Chen Z. et al., 2021: Automated Generation of Personalized Shock Wave Lithotripsy Protocols: Treatment Planning Using Deep Learning.
Chen Z, Zeng DD, Seltzer RGN, Hamilton BD.
Shenzhen Artificial Intelligence and Data Science Institute (Longhua), Longhua, Shenzhen, China.
The State Key Laboratory of Management and Control for Complex Systems, Institute of Automation, Chinese Academy of Sciences, Beijing, China.
Translational Analytics and Statistics, Tucson, AZ, United States.
School of Medicine, University of Utah, Salt Lake City, UT, United States.
Background: Though shock wave lithotripsy (SWL) has developed to be one of the most common treatment approaches for nephrolithiasis in recent decades, its treatment planning is often a trial-and-error process based on physicians' subjective judgement. Physicians' inexperience with this modality can lead to low-quality treatment and unnecessary risks to patients.
Objective: To improve the quality and consistency of shock wave lithotripsy treatment, we aimed to develop a deep learning model for generating the next treatment step by previous steps and preoperative patient characteristics and to produce personalized SWL treatment plans in a step-by-step protocol based on the deep learning model.
Methods: We developed a deep learning model to generate the optimal power level, shock rate, and number of shocks in the next step, given previous treatment steps encoded by long short-term memory neural networks and preoperative patient characteristics. We constructed a next-step data set (N=8583) from top practices of renal SWL treatments recorded in the International Stone Registry. Then, we trained the deep learning model and baseline models (linear regression, logistic regression, random forest, and support vector machine) with 90% of the samples and validated them with the remaining samples.

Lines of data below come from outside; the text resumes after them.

===== flow/config.mk =====
export PLATFORM = sky130hd
export DESIGN_NAME = strobe_gen
export DESIGN_NICKNAME = strobe_gen
export VERILOG_FILES = /design/flow/design.v
export SDC_FILE = /design/flow/constraint.sdc
export NUM_CORES = 4
export LEC_CHECK = 1
export CORE_AREA = 10 10 70 70
export DIE_AREA = 0 0 80 80

===== flow/constraint.sdc =====
current_design strobe_gen

set clk_period 2.1
set clk_io_pct 0.2

create_clock -name clk0 -period $clk_period [get_ports {clk}]

set non_clock_inputs [all_inputs -no_clocks]
set_input_delay [expr $clk_period * $clk_io_pct] -clock clk0 $non_clock_inputs
set_output_delay [expr $clk_period * $clk_io_pct] -clock clk0 [all_outputs]

===== flow/design.v =====
`default_nettype none
`timescale 1ns/1ns
module strobe_gen #(
    parameter WIDTH = 8
    ) (
    input wire clk,
    input wire reset,
    output reg out
    );
    reg [WIDTH-1:0] count;
    always @(posedge clk) begin
        if(reset) begin
	    count <= 1'b0;
	    out   <= 1'b0;
	end else if(count[WIDTH-1] == 1'b1) begin
            count <= 1'b0;
	    out   <= 1'b1;
        end else begin
            count <= count + 1'b1;
	    out   <= 1'b0;
        end
    end
endmodule

===== flow/run.sh =====
#!/bin/bash
# OpenROAD 26Q1-2900-gdf79404cd8, Yosys 0.63+post, stock flow scripts
make -C /OpenROAD-flow-scripts/flow DESIGN_CONFIG=/design/flow/config.mk WORK_HOME=/design/flow/orfs finish

==> flow_summary_export.csv <==
group,metric,value,unit
status,outcome,"finished clean",
global_routing,grt.overflow.total,0,
clocking,post-cts-setup-buffers,0,
critical_path,startpoint_type,"flop",
drt,vias,235,
timing,slew_viol_final,0,
critical_path,timing.critical_path.max_delay_family,"buffers and inverters",
critical_path,cp_slowest_stage_delay,460,ps
yosys,yosys_warnings,1,
yosys,flop_cell,"sky130_fd_sc_hd__dfxtp_1",
timing,unrepaired_setup_endpoints_after_global_routing,"false",
floorplanning,design.core.area,0.00342,mm^2
power_and_ir_drop,power.internal,0.256,mW
clocking,tritoncts_sinks,9,
power_and_ir_drop,power.density_cell_area,758,mW/mm^2
drt,detailroute.wirelength.met3,43,um
floorplanning,count_of_standard_cell_rows,21,
timing,final_period_minus_worst_setup_slack,1440,ps
timing,maximum_clock_rate,0.694,GHz
yosys,syn-mean-instance-area,9.60,um^2
power_and_ir_drop,cellLeakagePower,0.137,nW
drt,first_iter_violations,44,
clocking,cts_resized,0,
critical_path,cp_data_arrival_time,1020,ps
clocking,cts.reportedPaths.clkPinSlew,60,ps
yosys,top_cells_by_area,"sky130_fd_sc_hd__dfxtp_1 (55%), sky130_fd_sc_hd__nor2_1 (5.7%), sky130_fd_sc_hd__xor2_1 (5.4%)",
power_and_ir_drop,comb_power_share,4.0,%
global_routing,grt_start_max_net_pins,7,
timing,finalHoldViolations,0,
clocking,cts_buffers,3,
drt,drt_first_pass_iters,4,
yosys,cell_type_with_the_largest_total_area,"sky130_fd_sc_hd__dfxtp_1",
placed_design,placed_cell_area,400,um^2
clocking,insertion_delay,250,ps
floorplanning,chip_area,0.00640,mm^2
run,warnings,25,
layout,flow.area_growth_from_synthesis,30.7,%
placed_design,post-dp-hpwl,373,um
critical_path,critPathMaxFanout,1,
drt,antenna_violating_nets_post_route,0,
drt,via_per_inst,2.76,
drt,wl_per_cell,6.04,um
yosys,ys_top_cells_by_count,"sky130_fd_sc_hd__dfxtp_1 (9), sky130_fd_sc_hd__nor2_1 (5), sky130_fd_sc_hd__nand3_1 (3)",
yosys,synth.ff_latch_count,9,
drt,highest_layer,"met4",
clocking,cts_root_buf,"sky130_fd_sc_hd__clkbuf_4",
clocking,ctsLongestPathBuffers,2,
power_and_ir_drop,clkPwrFrac,40.2,%
yosys,yosys.cell_types.count,16,
critical_path,cp-end-kind,"primary output",
timing,final_setup_viols,0,
yosys,synth_stat.cells,34,
power_and_ir_drop,p_switching,0.0676,mW
clocking,cts_max_level,1,
yosys,synth_sequential_area_ratio,55.2,%
drt,drc,0,
layout,fraction_of_final_layout_cells_with_drive_strength_greater_than_1,12.8,%
layout,final_cell_area,427,um^2
timing,finalCritPeriodShare,68.6,%
clocking,cts_hold_buf,0,
floorplanning,floorplan.io_pins,3,
drt,routed_wl,513,um
drt,wl_met2,194,um
drt,antenna_cells_inserted,0,
run,drv_cap,0,
yosys,mappedNetlistArea,327,um^2
yosys,async_set_or_reset_flop_fraction_in_the_synthesized_netlist,0,%
min_path,min_path_type,"flop to flop",
yosys,synthCells,34,
floorplanning,die_span_x,80,um
power_and_ir_drop,ir_drop,186,uV
global_routing,first_global_vias,189,
placed_design,portBuffers,2,
power_and_ir_drop,share_seq_of_total_power,55.7,%
yosys,enable_flop_cells,0,
global_routing,globalRouteTotalUtil,1.49,%
timing,relSlewSlack,88.3,%
critical_path,worst_path_max_delay_cell,"sky130_fd_sc_hd__clkdlybuf4s50_1",
timing,setup_skew,0.664,ps
yosys,top_cell,"sky130_fd_sc_hd__dfxtp_1",
critical_path,cp.required,1680,ps
drt,m1WireLength,256,um
floorplanning,initial_core_utilization,9.56,%
critical_path,critical_path_buf_inv_count,1,
timing,setup_tns,0,ps
floorplanning,die_height,80,um
clocking,cts_tree,"yes",
global_routing,grt_first_pass_wirelength,772,um
critical_path,classification_of_the_worst_setup_path,"flop to primary output",
yosys,netlist.area_leader.share,55.2,%
placed_design,final_weighted_congestion_in_routability_driven_placement,0.705,
timing,tightest_slew,175,ps
power_and_ir_drop,fraction_of_power_spent_switching_nets,20.9,%
global_routing,grt_antenna_before_repair,0,
layout,n_fill_cell,399,
yosys,synth-area-yosys,327,um^2
critical_path,critical_path.cell_chain,"clkdlybuf4s50_1",
==> sequential cells by signal, summed over array words and instances, names as in the netlist <==
register  count
out           1
count         8
==> through the flow <==
stage / cells / utilization (%) / hold slack, ps / setup WS, ps / power [mW]
floorplan: 34 / - / 429 / 984 / 0.192
global placement: 81 / 11.7 / 443 / 724 / 0.196
detailed placement: 81 / 11.7 / 452 / 711 / 0.197
CTS: 85 / 12.5 / 466 / 639 / 0.329
global route: 85 / 12.5 / 487 / 612 / 0.336
finish: 85 / 12.5 / 462 / 660 / 0.323
==> worst reg2reg max path: cells and delay by family, from the launching register on <==
kind | cells | cell delay, ps
adders and majority gates | 1 | 230
and+or+nand+nor | 2 | 410
AOI/OAI and AO/OA | 1 | 140
DFF | 1 | 370
==> per-layer routing <==
metal	GRT usage (%)	vias up
li1	-	126
met1	1.88	97
met2	1.85	10
met3	1.14	2
met4	0.528	0
met5	0	-
==> worst paths after layout <==
| check | start | to | slack [ps] | cells past startpoint |
|---|---|---|---|---|
| worst max-delay path | out$_SDFF_PP0_ | out | 660 | 1 |
| worst min-delay path | count[0]$_SDFF_PP0_ | count[0]$_SDFF_PP0_ | 460 | 1 |
| worst max register to register | count[0]$_SDFF_PP0_ | count[6]$_SDFF_PP0_ | 890 | 4 |
| worst min register to register | count[0]$_SDFF_PP0_ | count[0]$_SDFF_PP0_ | 460 | 1 |
==> power by group through the flow <==
| stage | clock (mW) | combinational (mW) | sequential, mW |
|---|---|---|---|
| global route | 0.142 | 0.0141 | 0.181 |
| finish | 0.130 | 0.0131 | 0.180 |
| CTS | 0.136 | 0.0130 | 0.180 |
==> layout make-up <==
cell class / count / area, um^2 / area share, %
well taps: 46 / 57.6 / 13.5
flip-flops and latches: 9 / 180 / 42.2
clock buffers: 4 / 26.3 / 6.16
repair buffers: 2 / 20.0 / 4.69
multi-input cells: 24 / 143 / 33.4
==> kinds of logic (layout without fill, tap and decap cells) <==
kind of cell               Yosys count  after routing  share of synthesized area, %
adders and majority gates            1              1                          3.83
AOI/OAI and AO/OA                    4              4                          6.13
DFF                                  9              9                          55.2
buffers and inverters                1              6                          1.15
xor gates and xnor gates             3              3                          8.05
and+or+nand+nor                     16             16                          25.7
==> layout by cell type, fill, tap and decap left out, drive strengths merged <==
cell	n
xnor2	1
or3	2
nor3	1
a21oi	2
nand2	1
o21ai	2
clkdlybuf4s50	2
nor2	5
ha	1
clkbuf	4
or2	1
and2	1
xor2	2
dfxtp	9
nor2b	1
nand3	4
Power figures rest on the tool's default switching activity, not on a simulated workload.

Results: The deep learning models for generating the next treatment steps outperformed the baseline models (accuracy = 98.8%, F1 = 98.0% for power levels; accuracy = 98.1%, F1 = 96.0% for shock rates; root mean squared error = 207, mean absolute error = 121 for numbers of shocks). The hypothesis testing showed no significant difference between steps generated by our model and the top practices (P=.480 for power levels; P=.782 for shock rates; P=.727 for numbers of shocks).
Conclusions: The high performance of our deep learning approach shows its treatment planning capability on par with top physicians. To the best of our knowledge, our framework is the first effort to implement automated planning of SWL treatment via deep learning. It is a promising technique in assisting treatment planning and physician training at low cost.
JMIR Med Inform. 2021 May 11;9(5):e24721. doi: 10.2196/24721. PMID: 33973862. FREE ARTICLE
This paper is published in an open access journal: JMIR Medical Informatics. (https://medinform.jmir.org/about-journal/about-the-publisher)
The impact factor is 2,96, rising (https://medinform.jmir.org/announcements/278). The article processing charge is $1900.
The data used stem from a not referenced source “of 171 physicians who recorded outcomes in the International Stone Registry, a database of accumulated treatment records for all patients treated within a national network of SWL services provided by Translational Analytics and Statistics, a lithotripsy service provider.” I could not find this “International Stone Registry” in the internet or any other publication.
The author quote from the literature preoperative patient characteristics (PPC) which influence the ESWL success like BMI, skin-to-stone distance, composition, density and location of stones or overall stone burden. However the factors they used for their calculations were only the usual treatment steps “ie, ternaries of a power level, a shock rate, and number of shocks”, and rather simple patient characteristics like “gender, age, stone location, stone size, mean arterial pressure, anticoagulant use, sedation use, whether multiple stones existed, and whether strapping was applied.” Like this an impressive first-glance number of data n=8583 from practices of renal SWL treatments from 54 physicians were used for their calculations. These were the 1216 cases with high success rates. It is all mathematics and statistics and at the end, there is no recommendation what to do with a patient. A conclusion is “clinical studies are warranted to confirm the effectiveness and efficiency of this framework.”
I assume that the data stem from a mobile lithotripter service in the USA. They were used to retrospectively assemble and mix the data of the successful cases in order to predict the success of future cases. If this really pays off, there will be a publication on the real life effects. However I'm in doubt about it.